EntertainmentDundee University academics recommend their favourite reads for World Book Day

Dundee University academics recommend their favourite reads for World Book Day

Tomorrow – Thursday, March 3 – marks World Book Day, an annual celebration of literature aimed at promoting the joy of reading to younger generations.

But there’s nothing to say that adults can’t use the occasion to discover a new favourite book.

And that’s why staff from the University of Dundee’s English department have come together to recommend some of their favourite reads.

Dr Lynda Clark, Research Fellow in Narrative & Play, recommends The Piano Room, by Clio Velentza.

“A gothic re-telling of Faust, The Piano Room follows not only Sandor and his pact with the devil, but also Ferdi, the unfortunate creature created in the pact. Despite his origins, Ferdi’s humanity shines through, throwing Sandor’s lack into sharp relief.

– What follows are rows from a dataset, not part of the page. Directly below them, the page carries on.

module servo_core #(
    parameter START_DELAY = 0,       
    parameter HOLD_TIME = 125000000  
)(
    input clk, rst_n, activate,
    output reg pwm_out
);
    parameter PWM_TOP = 2500;        
    parameter MIN_PULSE = 62;        
    parameter TARGET_PULSE = 146;    
    parameter STEP = 1;              
    reg [31:0] cnt;
    reg [31:0] duty;
    localparam IDLE=0, WAIT_DELAY=1, MOVE=2, HOLD=3, RETURN=4;
    reg [2:0] state;
    reg [31:0] general_timer;  
    always @(posedge clk) begin
        if (rst_n) begin
            state <= IDLE; duty <= MIN_PULSE; general_timer <= 0;
            cnt <= 0; pwm_out <= 0;
        end else begin
            if (cnt < PWM_TOP) cnt <= cnt + 1; else cnt <= 0;
            pwm_out <= (cnt < duty) ? 1 : 0;
            case(state)
                IDLE: begin
                    duty <= MIN_PULSE;
                    general_timer <= 0;
                    if (activate) begin
                        if (START_DELAY > 0) state <= WAIT_DELAY;
                        else state <= MOVE;
                    end
                end
                WAIT_DELAY: begin
                    if (general_timer < START_DELAY) begin
                        general_timer <= general_timer + 1;
                    end else begin
                        general_timer <= 0;
                        state <= MOVE;
                    end
                end
                MOVE: begin
                    if (duty < TARGET_PULSE) duty <= duty + STEP;
                    else begin
                        duty <= TARGET_PULSE;
                        general_timer <= 0;
                        state <= HOLD;
                    end
                end
                HOLD: begin
                    if (general_timer < HOLD_TIME) general_timer <= general_timer + 1;
                    else state <= RETURN;
                end
                RETURN: begin
                    if (duty > MIN_PULSE) duty <= duty - STEP;
                    else state <= IDLE;
                end
                default: state <= IDLE;
            endcase
        end
    end
endmodule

“This is a moving LGBTQ+ story of finding love and a place in the world that lifted my heart during lockdown.”

Dr Aliki Varvogli, Senior Lecturer in English and American Literature, recommends Station Eleven, by Emily St. John Mandel.

Dr Varvogli

“This is a brilliant book that takes place during and after a flu pandemic. It is a story of a group who have survived a flu pandemic and most of civilisation has collapsed. It follows them as they travel in caravans around North America, performing Shakespeare plays and music.

“Even though it describes a terrifying world, it shows that hope never dies and that when people have lost everything else, we have something to keep us going. It’s a real page turner.”

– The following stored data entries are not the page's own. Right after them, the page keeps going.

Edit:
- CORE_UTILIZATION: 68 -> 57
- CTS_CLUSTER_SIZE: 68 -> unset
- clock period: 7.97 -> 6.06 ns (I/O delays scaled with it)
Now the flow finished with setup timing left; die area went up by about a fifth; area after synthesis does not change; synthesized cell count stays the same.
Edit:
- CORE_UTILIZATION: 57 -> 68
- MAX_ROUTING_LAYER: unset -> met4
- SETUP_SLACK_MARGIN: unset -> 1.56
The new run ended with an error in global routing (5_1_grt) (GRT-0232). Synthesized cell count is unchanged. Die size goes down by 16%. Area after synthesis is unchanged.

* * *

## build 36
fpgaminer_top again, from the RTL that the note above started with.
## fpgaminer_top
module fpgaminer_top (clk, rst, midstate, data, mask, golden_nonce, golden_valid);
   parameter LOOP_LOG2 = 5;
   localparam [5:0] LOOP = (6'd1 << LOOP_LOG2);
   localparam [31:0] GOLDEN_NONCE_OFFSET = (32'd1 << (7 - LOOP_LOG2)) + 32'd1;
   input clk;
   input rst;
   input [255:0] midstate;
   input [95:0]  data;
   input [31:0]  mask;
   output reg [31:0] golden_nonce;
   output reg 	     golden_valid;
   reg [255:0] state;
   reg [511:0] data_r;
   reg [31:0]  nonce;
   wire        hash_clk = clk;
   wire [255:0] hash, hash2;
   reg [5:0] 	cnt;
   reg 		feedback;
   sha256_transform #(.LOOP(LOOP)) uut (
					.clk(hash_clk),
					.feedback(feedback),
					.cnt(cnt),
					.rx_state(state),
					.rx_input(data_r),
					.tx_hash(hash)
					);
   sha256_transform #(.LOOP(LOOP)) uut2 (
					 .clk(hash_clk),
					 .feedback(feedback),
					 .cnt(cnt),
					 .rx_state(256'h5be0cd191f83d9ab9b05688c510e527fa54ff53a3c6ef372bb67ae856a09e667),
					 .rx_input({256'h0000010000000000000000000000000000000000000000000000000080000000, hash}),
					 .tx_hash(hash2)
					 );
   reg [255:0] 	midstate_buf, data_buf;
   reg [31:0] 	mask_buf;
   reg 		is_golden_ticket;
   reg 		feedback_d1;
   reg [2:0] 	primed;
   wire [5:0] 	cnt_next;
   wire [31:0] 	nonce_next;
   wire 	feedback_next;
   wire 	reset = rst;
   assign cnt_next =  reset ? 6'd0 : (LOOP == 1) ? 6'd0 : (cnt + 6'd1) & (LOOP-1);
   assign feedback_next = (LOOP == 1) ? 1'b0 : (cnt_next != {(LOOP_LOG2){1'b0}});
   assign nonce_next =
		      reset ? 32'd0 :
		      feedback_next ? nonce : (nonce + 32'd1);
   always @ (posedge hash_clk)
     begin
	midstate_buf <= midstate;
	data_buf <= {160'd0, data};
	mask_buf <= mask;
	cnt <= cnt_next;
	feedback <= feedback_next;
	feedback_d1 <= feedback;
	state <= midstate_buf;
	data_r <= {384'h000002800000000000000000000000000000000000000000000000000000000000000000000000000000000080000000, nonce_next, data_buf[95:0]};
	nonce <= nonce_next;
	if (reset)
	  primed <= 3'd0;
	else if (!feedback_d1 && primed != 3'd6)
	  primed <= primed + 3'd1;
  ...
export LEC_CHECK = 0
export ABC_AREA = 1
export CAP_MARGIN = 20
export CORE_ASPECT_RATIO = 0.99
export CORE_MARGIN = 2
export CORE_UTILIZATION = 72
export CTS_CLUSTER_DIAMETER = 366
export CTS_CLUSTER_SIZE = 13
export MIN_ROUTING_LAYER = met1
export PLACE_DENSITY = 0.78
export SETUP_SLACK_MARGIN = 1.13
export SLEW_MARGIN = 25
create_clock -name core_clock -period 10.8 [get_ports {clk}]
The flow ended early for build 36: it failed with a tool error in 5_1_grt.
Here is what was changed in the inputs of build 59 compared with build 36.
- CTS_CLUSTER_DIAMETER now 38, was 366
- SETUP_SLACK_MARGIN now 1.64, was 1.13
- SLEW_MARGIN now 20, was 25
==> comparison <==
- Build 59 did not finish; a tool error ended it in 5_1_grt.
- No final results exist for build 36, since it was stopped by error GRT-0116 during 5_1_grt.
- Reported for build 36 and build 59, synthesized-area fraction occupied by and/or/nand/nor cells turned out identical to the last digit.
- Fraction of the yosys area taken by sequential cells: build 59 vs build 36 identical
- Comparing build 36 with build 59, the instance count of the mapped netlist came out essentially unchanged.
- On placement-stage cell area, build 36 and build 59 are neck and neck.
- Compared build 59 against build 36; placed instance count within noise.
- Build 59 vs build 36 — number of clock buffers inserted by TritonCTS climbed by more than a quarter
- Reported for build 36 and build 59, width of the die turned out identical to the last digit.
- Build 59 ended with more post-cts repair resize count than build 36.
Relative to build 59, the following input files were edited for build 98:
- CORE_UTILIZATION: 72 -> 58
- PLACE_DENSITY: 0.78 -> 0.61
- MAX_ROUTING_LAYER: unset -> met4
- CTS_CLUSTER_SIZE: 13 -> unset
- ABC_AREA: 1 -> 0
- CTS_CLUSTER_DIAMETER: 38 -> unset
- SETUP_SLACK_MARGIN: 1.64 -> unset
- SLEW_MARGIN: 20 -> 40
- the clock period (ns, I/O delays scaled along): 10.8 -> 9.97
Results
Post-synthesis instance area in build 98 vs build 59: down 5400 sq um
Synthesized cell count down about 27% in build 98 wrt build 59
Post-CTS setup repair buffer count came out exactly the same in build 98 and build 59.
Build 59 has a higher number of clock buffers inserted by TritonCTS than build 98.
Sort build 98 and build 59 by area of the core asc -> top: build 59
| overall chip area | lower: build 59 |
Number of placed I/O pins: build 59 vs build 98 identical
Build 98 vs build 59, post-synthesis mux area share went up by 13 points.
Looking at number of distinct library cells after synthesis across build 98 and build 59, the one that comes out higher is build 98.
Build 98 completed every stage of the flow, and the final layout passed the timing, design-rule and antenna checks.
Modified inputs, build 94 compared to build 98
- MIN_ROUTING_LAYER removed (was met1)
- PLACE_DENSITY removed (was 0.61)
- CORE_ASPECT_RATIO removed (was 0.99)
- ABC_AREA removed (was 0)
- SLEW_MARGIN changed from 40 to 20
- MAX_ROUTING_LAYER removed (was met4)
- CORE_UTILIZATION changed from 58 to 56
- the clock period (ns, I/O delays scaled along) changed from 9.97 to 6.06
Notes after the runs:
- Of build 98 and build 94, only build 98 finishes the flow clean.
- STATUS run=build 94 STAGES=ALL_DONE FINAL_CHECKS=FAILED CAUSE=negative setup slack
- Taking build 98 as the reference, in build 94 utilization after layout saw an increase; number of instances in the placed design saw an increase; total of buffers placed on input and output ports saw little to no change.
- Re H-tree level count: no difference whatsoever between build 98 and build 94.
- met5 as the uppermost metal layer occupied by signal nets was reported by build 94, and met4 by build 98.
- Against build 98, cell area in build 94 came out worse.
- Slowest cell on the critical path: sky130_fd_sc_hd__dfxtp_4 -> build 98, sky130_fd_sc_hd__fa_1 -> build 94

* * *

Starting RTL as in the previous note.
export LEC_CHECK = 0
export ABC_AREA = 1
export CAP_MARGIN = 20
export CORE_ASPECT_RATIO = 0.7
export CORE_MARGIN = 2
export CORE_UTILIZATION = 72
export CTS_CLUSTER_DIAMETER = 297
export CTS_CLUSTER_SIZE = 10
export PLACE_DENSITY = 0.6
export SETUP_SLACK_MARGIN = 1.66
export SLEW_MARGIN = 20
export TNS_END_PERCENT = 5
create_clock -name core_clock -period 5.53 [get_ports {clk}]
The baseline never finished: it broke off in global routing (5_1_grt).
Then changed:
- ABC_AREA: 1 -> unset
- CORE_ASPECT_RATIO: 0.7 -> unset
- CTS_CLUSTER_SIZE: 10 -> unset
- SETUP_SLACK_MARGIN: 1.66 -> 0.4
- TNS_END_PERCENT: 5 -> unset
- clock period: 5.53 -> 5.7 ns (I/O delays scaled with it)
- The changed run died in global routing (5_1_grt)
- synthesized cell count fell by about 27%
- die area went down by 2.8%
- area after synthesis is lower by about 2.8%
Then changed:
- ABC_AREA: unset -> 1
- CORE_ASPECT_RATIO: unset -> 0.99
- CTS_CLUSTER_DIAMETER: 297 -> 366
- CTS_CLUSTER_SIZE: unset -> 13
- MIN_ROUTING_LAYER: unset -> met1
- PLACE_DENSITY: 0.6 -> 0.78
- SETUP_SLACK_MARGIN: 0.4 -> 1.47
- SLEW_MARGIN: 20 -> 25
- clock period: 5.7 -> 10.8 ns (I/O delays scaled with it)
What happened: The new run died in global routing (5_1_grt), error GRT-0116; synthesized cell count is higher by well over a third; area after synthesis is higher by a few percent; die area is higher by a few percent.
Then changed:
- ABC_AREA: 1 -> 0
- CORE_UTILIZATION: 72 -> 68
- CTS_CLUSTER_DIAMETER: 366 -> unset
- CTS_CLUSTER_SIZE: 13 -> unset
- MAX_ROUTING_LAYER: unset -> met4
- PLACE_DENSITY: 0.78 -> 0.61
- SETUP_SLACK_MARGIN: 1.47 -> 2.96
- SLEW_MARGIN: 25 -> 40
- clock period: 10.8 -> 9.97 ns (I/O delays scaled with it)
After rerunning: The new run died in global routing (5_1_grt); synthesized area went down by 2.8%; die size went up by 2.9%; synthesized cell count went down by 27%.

Professor Chris Murray, Chair of Comic Studies, recommends Frankenstein, by Mary Shelley.

Prof Murray

Frankenstein is part of the DNA of our culture. Long before I read the book I knew the character, from films, comics, and cartoons. Everyone knows that iconic story, or they think they do. The novel is quite different from its various retellings in other media. First time readers of the book are often surprised about how different it is, and especially how different the creature is in the novel as opposed to its representation in other media.”

Dr Gail Low, Senior Lecturer in English, recommends Beloved, by Toni Morrison.

Dr Low

“A stunner of a book. Beautifully written with all of the pain of life in slavery, and occasional moments of heart-wrenching joy that, as a slave, you’re still alive and can love in whatever small measure that is given to you.

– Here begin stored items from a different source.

[flow/design.v]
module CPU(clk, rst, memoryData, memoryAddress, dataOut, readSignal, writeSignal, AC);
input clk;
input rst;  
input [15:0] memoryData;
reg [3:0] state;
reg [5:0] PC;
reg [10:0] MAR;
reg signed [15:0] MBR;
reg [3:0] opcode;
reg M;
reg [15:0] IR;
reg zeroFlag, overflowFlag, carryFlag, negativeFlag;
output reg readSignal;
output reg writeSignal;
output reg signed [15:0] AC;
output reg [15:0] dataOut; 
output reg [10:0] memoryAddress;
reg signed [15:0] result;
parameter Load = 4'd1, Store = 4'd2, Add = 4'd3, Sub = 4'd4, Mul = 4'd5, Div = 4'd6 , Branch = 4'd7, BRZ = 4'd8;
always @ (posedge clk) begin
	if (rst) begin
	PC <= 0;
	state = 0;
	AC <= 0;
	dataOut <= 0;
	memoryAddress <= 0;
	zeroFlag = 0;
	overflowFlag = 0;
	carryFlag = 0;
	negativeFlag = 0;
	readSignal = 1;
	writeSignal = 0;
	end
	else
	case (state)
		0: begin  
			MAR <= PC;
			state = 1;
		end
		1: begin  
			writeSignal = 0;
			readSignal = 1;
			memoryAddress <= MAR;
			PC <= PC + 1;
			state = 2;
		end
		2:state = 3;  
		3: begin
			MBR <= memoryData;
			state = 4;
		end
		4: begin
			IR <= MBR;
			state = 5;
		end
		5: begin  
			opcode <= IR[15:12];
			M <= IR[11];
			MAR <= IR[10:0];
			state = 6;
		end
		6: begin
				if (opcode == Branch) begin  
					PC <= MAR; 
					state = 0;
				end
				else if (opcode == BRZ) begin  
					if(zeroFlag == 1 && M == 1) begin
						PC <= MAR;
						state = 0;
					end
					else begin
						state = 0;
					end
				end
				else begin
					state = 7;
				end
		end
		7: begin
			if (opcode == Store) begin
				memoryAddress <= MAR;
			end
			state = 8;
		end
		8: begin
			if (opcode == Store) begin  
				writeSignal = 1;
				readSignal = 0;
				dataOut <= AC;
				state = 0;
			end
			else begin
				state = 9;
			end
		end
		9: begin
			writeSignal = 0;
			readSignal = 1;
			if(M == 1) begin
				memoryAddress <= MAR;
			end
			state = 10;
			end
		10: begin
			state = 11;
		end
		11: begin
			if (M == 1) begin
				MBR <= memoryData;
			end
			else if (M == 0) begin
				MBR <= $signed(IR[10:0]);
			end
			state = 12;
		end
		12: begin  
			if (opcode == Load) begin  
				AC <= MBR;
				state = 0;
			end
			else if (opcode != Add && opcode != Sub && opcode != Mul && opcode != Div) begin  
				state = 0;
			end
			else begin
				case(opcode)
				Add :  
					begin
					{carryFlag, result} = AC + MBR;
					zeroFlag = (result==0)? 1:0;
					if(AC[15]==MBR[15]) begin
					  if(MBR[15]==result[15])begin
					  overflowFlag = 0;
					  end
					  else begin
					  overflowFlag = 1;
					  end
					end
					else begin
					overflowFlag = 0;
					end						
					negativeFlag =(result[15]==1)? 1:0;	
					end
				Sub :  
					begin
					{carryFlag, result} = AC - MBR;
					zeroFlag = (result==0)? 1:0;
					if(AC[15]==MBR[15]) begin
					  if(MBR[15]==result[15])begin
					  overflowFlag = 0;
					  end
					  else begin
					  overflowFlag = 1;
					  end
					end
					else begin
					overflowFlag = 0;
					end
					negativeFlag =(result[15]==1)? 1:0;
					end
				Mul :  
					begin
					result = AC * MBR;
					zeroFlag = (result==0)? 1:0;
					if(result > 16'h0FFF || result < 16'hF000) begin
					overflowFlag = 1;
					end
					else begin
						overflowFlag = 0;
					end
					negativeFlag =(result[15]==1)? 1:0;
					end	
				Div :  
					begin
					if (MBR == 0) result = 0;  
					else result = AC / MBR;
					zeroFlag = (result==0)? 1:0;
					negativeFlag =(result[15]==1)? 1:0;
					end						
			endcase  
			AC <= result;
			state = 0;
			end
		end
	endcase
end
endmodule
[flow/run.sh]
#!/bin/bash
# the make line also repeats each setting of config.mk as NAME=value (left out here)
make -C /OpenROAD-flow-scripts/flow DESIGN_CONFIG=/design/flow/config.mk WORK_HOME=/design/flow/orfs CLKGATE_MAP_FILE= finish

“A hopeful book despite its pain and anger, and because of those languid sentences that alight on your ear and stay.”

Dr Daniel Cook, Reader in English, recommends The Private Memoirs and Confessions of a Justified Sinner, by James Hogg.

Published anonymously in 1824, The Private Memoirs and Confessions of a Justified Sinner has been called a Gothic novel, a psychological mystery, a religious satire, and an early example of modern crime fiction. The plot follows a staunch Calvinist, Robert Wringhim, who believes he is justified in killing those he believes have already been damned by God. An increasingly macabre diary of an irrecoverably disturbed man, Hogg’s masterpiece will haunt you forever.

Dr Keith Williams, Reader in English, recommends The Invisible Man, by H.G. Wells.

Though published 125 years ago, there are few science fictions which reflect the modern world so uncannily.

“Wells’ anti-hero, Griffin, act as an invisible eye and ear. Like a hidden camera or surveillance device, his disruptive actions foreshadow our times in which displacement of human presence by electronic media has become part of everyday experience and forces acting invisibly at a distance through the internet or other global systems rule our lives, for good or ill.”